**Collected data**.
>>

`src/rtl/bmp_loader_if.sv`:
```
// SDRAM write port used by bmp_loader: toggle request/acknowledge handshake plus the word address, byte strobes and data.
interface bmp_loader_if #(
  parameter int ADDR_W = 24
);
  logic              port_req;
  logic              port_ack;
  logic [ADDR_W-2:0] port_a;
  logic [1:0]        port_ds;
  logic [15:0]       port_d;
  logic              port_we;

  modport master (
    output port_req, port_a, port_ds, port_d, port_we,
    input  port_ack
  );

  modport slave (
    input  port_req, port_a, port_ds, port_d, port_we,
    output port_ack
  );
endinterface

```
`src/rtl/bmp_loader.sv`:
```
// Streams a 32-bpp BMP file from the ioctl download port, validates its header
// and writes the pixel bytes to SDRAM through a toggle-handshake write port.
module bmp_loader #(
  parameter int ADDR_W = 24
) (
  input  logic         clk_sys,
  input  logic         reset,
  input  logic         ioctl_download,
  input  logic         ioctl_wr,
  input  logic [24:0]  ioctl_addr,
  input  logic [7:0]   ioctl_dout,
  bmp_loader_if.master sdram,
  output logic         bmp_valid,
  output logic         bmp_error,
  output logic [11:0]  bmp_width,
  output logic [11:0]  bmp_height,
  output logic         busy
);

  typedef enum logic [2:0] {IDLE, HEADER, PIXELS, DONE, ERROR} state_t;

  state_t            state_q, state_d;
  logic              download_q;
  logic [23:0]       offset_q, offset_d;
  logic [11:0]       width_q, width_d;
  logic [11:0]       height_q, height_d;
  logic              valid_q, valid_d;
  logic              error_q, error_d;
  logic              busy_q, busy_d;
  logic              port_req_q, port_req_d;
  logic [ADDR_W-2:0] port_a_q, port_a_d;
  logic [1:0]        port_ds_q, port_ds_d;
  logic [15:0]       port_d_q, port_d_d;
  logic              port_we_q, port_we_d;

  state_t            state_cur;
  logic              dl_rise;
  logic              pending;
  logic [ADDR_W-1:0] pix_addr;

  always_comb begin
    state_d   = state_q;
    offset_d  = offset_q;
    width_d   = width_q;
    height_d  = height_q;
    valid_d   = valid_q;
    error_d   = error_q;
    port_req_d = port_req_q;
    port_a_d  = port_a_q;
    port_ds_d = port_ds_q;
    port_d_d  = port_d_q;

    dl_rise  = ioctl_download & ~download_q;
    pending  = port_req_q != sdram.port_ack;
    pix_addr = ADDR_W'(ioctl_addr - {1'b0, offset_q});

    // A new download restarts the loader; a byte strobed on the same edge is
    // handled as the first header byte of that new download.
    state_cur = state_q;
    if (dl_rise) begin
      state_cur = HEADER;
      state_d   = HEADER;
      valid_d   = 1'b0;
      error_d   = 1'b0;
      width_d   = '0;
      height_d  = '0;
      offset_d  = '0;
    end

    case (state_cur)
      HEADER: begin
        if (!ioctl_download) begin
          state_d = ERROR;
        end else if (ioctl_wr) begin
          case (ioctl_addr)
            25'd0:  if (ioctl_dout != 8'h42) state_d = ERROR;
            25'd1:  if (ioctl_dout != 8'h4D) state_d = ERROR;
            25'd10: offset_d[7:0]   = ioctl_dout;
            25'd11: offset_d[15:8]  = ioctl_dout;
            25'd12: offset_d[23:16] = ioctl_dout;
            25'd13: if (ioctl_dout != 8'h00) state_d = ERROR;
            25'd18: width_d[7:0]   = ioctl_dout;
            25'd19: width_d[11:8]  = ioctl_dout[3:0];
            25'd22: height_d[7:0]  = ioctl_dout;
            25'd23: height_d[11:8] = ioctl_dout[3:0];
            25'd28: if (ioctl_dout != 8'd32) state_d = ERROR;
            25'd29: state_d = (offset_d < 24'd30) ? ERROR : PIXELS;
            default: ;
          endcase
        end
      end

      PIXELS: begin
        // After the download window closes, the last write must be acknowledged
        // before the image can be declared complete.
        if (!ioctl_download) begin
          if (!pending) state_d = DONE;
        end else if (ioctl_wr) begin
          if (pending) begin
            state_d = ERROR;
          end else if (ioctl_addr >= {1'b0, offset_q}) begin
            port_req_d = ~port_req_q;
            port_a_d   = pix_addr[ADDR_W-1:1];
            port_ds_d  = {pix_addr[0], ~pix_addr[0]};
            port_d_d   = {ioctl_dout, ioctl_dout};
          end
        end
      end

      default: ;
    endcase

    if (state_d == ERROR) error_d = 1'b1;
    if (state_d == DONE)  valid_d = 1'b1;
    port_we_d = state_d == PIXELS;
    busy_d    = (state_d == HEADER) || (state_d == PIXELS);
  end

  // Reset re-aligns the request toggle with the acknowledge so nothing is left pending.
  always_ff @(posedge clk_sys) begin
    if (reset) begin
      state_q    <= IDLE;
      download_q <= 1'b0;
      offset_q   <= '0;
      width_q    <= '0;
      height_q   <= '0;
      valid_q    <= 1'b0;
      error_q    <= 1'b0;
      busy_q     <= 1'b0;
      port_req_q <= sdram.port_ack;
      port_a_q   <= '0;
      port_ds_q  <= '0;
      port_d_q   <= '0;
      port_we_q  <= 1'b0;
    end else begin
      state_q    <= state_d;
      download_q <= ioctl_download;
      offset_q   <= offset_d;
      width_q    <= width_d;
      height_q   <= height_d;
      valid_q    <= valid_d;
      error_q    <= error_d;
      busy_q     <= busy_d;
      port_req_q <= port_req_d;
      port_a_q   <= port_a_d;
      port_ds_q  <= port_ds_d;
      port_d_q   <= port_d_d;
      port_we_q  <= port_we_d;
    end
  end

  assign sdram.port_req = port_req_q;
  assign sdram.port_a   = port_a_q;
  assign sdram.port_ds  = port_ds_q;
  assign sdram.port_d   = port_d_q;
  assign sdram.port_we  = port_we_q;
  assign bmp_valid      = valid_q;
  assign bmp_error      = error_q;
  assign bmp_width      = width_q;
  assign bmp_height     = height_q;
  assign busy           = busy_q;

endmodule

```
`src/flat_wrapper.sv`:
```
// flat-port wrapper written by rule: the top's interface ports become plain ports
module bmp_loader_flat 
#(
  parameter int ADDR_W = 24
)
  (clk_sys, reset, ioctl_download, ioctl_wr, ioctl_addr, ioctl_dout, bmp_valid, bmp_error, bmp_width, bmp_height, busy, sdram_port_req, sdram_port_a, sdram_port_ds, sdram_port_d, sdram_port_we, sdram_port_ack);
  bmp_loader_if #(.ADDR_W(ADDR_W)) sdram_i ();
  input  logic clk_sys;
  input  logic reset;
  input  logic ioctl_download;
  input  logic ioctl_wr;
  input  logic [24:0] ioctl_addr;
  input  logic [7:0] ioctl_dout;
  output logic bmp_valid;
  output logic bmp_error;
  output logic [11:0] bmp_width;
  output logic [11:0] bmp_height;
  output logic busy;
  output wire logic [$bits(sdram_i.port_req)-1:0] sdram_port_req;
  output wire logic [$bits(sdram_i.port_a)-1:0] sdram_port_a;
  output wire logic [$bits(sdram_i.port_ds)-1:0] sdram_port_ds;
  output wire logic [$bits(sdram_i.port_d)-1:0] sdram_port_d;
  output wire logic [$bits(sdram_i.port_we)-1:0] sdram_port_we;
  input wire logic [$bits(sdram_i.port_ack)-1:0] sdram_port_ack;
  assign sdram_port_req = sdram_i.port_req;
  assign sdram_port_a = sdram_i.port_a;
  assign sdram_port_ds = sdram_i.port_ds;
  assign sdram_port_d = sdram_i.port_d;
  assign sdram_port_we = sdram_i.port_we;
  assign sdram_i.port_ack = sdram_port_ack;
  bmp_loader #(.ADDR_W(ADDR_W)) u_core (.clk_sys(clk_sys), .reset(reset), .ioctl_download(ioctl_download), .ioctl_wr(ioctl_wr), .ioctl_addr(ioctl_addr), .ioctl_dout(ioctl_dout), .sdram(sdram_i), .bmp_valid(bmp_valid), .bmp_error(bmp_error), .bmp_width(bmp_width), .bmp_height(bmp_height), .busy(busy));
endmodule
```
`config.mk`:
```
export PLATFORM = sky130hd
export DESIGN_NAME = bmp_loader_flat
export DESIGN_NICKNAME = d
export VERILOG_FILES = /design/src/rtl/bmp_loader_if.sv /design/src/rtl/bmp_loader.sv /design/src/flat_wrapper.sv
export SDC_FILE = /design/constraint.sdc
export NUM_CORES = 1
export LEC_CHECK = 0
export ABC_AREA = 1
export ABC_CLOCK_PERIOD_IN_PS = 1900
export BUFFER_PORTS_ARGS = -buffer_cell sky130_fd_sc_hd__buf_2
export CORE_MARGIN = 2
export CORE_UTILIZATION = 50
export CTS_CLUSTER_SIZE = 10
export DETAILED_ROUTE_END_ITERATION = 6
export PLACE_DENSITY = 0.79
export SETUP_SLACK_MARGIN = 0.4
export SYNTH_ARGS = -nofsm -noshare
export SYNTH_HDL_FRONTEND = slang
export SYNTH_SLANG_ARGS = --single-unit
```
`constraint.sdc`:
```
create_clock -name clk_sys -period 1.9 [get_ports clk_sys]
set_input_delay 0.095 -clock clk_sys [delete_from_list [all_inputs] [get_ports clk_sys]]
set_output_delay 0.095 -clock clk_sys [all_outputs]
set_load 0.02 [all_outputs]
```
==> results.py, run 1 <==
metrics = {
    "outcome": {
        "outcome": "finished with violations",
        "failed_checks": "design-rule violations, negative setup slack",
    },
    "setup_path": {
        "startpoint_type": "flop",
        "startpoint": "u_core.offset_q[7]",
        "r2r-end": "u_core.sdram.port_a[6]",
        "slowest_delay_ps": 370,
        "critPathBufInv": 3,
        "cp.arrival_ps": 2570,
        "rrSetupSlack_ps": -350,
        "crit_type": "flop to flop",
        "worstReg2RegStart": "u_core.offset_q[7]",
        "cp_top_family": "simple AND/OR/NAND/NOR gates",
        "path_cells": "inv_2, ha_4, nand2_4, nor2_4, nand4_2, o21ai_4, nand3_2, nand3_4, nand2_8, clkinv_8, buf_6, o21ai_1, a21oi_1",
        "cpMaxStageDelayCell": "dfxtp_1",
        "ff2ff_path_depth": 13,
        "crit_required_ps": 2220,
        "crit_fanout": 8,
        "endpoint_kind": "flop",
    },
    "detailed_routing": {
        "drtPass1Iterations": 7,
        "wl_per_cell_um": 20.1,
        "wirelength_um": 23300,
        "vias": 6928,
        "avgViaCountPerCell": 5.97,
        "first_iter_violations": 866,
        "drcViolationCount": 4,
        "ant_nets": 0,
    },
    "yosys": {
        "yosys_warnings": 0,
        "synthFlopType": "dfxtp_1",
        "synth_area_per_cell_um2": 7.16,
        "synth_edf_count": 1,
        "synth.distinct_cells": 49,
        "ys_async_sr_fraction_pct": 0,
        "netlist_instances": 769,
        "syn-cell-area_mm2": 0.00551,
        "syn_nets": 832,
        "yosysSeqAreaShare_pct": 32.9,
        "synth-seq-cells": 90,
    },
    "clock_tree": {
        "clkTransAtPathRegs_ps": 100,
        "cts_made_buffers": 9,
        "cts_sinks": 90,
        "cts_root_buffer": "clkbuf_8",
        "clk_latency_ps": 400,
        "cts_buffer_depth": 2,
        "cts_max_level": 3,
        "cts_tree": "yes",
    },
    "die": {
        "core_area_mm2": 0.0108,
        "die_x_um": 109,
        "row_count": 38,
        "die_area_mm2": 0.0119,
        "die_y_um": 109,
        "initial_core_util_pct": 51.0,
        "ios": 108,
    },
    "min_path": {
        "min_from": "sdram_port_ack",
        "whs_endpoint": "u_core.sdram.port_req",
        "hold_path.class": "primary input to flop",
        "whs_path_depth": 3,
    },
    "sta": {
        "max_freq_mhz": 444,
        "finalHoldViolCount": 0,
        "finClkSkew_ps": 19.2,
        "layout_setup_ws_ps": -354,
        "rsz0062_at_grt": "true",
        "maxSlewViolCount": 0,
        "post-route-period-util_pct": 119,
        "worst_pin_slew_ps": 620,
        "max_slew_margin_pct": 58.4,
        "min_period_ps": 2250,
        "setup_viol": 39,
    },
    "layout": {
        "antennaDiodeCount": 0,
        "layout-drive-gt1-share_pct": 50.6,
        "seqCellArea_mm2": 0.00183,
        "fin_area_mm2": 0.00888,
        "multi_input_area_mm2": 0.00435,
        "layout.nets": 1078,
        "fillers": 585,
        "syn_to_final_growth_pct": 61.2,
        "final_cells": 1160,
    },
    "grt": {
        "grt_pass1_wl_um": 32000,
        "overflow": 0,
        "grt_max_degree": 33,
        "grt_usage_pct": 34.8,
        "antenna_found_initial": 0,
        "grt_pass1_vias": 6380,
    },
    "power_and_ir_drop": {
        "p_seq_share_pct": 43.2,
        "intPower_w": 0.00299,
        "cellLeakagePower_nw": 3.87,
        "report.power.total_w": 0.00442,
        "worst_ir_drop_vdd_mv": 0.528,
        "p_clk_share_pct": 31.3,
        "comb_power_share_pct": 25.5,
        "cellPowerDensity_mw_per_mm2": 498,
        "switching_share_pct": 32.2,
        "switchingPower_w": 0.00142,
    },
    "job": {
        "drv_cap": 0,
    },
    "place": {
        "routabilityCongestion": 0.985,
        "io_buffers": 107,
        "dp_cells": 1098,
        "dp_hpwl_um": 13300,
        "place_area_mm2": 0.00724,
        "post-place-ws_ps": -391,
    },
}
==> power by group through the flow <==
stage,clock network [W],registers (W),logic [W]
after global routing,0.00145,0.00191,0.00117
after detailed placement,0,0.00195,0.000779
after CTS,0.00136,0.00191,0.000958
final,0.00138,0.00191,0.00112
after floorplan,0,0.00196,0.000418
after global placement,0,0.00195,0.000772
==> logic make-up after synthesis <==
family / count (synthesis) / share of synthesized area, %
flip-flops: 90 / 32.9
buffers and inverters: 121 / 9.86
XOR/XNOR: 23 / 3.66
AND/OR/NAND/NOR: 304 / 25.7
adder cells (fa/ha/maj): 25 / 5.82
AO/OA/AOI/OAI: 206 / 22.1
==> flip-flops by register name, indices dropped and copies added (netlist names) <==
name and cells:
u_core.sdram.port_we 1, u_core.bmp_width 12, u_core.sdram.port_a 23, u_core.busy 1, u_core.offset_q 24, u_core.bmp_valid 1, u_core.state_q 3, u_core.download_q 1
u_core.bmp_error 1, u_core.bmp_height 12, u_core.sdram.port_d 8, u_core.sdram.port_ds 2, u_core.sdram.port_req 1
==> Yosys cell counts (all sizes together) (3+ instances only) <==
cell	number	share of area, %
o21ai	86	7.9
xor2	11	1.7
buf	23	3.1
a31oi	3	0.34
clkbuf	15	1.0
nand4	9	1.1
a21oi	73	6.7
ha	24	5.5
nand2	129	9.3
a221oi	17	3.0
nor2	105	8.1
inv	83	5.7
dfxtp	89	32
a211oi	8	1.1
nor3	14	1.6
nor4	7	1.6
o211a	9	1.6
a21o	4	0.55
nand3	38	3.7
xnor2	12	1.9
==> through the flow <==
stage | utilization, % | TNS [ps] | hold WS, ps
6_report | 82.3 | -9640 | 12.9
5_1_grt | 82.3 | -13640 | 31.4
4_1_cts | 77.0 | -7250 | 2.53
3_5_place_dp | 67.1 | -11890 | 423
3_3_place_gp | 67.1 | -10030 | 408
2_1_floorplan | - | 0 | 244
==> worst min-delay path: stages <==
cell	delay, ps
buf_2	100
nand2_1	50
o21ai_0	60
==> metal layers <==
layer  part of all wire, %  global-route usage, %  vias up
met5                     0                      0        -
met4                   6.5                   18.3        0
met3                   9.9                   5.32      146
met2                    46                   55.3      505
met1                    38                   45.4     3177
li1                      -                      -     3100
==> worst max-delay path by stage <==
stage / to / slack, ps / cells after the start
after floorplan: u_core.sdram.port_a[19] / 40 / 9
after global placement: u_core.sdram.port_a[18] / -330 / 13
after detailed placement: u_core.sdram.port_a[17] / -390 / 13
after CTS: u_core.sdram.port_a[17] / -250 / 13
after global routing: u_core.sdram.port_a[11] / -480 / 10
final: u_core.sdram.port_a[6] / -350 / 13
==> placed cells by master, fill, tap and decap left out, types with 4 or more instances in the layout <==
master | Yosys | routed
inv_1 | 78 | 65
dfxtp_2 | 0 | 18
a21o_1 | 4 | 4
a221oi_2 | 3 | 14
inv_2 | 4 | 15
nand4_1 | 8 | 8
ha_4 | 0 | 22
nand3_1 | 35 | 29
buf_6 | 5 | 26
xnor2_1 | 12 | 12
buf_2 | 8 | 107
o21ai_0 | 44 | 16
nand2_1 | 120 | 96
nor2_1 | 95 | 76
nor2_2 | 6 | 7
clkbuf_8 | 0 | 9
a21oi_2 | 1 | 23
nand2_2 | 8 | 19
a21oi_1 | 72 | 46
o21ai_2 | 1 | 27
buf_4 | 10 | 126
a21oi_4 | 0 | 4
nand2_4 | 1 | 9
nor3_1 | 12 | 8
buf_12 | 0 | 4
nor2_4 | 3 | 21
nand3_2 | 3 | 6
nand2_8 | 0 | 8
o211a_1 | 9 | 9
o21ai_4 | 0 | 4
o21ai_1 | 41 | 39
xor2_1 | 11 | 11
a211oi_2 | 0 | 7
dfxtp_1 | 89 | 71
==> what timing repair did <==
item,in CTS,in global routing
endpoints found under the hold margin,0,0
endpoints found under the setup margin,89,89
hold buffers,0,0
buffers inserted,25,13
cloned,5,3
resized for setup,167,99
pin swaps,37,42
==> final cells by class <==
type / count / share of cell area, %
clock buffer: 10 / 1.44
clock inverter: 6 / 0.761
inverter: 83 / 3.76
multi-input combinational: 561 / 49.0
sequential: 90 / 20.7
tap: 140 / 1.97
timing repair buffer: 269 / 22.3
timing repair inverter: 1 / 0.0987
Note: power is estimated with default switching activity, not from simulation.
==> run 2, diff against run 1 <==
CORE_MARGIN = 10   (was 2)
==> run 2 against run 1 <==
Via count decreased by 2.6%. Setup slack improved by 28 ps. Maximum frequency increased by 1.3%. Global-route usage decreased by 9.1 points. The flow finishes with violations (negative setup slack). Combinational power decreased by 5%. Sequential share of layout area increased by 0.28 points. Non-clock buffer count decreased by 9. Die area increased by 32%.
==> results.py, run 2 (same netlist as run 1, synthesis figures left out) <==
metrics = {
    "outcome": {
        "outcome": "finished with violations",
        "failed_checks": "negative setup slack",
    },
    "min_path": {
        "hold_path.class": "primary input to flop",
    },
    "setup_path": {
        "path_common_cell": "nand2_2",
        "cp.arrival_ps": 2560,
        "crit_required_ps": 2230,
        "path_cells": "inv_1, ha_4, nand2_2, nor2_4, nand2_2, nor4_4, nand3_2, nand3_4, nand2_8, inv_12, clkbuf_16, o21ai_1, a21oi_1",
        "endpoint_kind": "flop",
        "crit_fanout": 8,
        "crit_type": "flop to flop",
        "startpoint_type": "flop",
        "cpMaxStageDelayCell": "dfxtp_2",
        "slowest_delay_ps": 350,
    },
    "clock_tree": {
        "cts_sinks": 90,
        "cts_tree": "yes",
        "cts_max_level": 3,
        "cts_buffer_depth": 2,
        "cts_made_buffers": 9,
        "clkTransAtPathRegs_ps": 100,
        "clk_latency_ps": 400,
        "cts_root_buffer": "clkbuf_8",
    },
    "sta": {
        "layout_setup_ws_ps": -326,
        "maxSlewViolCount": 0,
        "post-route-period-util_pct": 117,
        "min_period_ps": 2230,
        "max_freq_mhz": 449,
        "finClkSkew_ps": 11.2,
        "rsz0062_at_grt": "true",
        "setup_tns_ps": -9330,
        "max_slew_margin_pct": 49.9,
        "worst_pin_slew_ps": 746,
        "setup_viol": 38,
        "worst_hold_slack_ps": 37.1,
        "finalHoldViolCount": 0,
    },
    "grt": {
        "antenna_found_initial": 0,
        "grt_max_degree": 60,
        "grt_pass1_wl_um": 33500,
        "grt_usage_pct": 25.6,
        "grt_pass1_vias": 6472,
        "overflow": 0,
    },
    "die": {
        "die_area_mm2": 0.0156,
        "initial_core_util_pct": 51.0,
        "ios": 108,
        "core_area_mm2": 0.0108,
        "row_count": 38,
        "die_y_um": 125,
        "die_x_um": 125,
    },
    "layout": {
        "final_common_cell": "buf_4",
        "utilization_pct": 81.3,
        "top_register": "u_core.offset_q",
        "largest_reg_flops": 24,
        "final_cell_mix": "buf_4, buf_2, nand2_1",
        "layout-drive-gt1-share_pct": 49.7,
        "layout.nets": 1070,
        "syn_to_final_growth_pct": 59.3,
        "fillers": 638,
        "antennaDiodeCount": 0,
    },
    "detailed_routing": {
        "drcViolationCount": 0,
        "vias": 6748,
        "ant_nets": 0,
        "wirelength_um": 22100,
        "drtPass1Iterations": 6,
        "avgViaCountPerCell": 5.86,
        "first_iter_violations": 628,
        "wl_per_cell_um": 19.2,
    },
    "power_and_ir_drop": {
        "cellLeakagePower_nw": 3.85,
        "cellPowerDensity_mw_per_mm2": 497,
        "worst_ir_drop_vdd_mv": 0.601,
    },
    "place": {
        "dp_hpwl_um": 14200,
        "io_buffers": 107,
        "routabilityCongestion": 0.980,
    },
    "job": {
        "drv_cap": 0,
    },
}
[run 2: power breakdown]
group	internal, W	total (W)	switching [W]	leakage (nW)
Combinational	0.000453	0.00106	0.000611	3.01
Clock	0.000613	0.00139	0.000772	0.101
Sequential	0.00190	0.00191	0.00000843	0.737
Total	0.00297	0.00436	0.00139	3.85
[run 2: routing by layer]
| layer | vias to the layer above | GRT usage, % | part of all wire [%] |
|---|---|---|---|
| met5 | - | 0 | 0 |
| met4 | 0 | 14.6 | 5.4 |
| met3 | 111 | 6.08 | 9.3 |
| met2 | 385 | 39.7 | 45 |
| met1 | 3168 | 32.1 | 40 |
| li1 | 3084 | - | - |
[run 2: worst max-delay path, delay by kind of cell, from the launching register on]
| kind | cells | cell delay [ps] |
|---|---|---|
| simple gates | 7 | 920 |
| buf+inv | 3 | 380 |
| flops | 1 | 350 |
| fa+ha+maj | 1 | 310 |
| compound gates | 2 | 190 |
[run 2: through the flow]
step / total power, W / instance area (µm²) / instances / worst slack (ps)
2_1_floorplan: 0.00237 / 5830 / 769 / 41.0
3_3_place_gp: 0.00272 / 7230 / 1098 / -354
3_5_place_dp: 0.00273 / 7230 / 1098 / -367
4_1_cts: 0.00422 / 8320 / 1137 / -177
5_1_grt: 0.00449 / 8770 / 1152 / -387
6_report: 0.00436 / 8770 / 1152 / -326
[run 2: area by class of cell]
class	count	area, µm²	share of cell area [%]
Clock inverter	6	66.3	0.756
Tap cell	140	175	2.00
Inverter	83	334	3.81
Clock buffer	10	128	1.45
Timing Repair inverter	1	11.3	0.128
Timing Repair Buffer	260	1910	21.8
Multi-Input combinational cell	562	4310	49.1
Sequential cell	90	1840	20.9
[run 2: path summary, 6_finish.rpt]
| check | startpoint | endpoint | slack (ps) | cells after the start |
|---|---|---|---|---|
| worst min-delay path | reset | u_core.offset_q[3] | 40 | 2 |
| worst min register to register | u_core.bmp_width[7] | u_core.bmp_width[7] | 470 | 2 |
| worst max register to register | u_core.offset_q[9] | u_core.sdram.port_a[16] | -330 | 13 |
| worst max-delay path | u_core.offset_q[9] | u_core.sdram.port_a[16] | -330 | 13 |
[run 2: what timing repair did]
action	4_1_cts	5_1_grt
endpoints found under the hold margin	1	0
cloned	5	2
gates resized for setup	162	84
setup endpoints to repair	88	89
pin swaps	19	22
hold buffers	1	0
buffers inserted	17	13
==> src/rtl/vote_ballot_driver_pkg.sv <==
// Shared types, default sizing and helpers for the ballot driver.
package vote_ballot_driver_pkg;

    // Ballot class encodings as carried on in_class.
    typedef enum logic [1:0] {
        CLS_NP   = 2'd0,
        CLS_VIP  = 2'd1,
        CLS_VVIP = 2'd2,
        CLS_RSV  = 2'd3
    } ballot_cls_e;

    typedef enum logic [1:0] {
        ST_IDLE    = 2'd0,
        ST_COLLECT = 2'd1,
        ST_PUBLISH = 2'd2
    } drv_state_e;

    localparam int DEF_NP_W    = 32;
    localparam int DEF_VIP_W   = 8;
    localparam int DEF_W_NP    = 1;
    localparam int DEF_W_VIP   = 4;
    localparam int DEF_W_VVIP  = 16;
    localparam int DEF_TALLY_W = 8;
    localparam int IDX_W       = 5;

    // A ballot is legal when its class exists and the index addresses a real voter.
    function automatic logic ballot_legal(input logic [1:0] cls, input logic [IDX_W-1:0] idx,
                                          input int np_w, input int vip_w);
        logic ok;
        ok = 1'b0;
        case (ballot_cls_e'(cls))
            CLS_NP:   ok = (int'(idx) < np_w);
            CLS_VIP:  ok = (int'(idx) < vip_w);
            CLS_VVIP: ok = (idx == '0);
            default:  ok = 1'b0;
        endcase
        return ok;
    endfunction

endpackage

<<

**Work order**. Find the word "inserted" in the entries, then copy out every line that has it.

**Output for this task**.
buffers inserted,25,13
buffers inserted	17	13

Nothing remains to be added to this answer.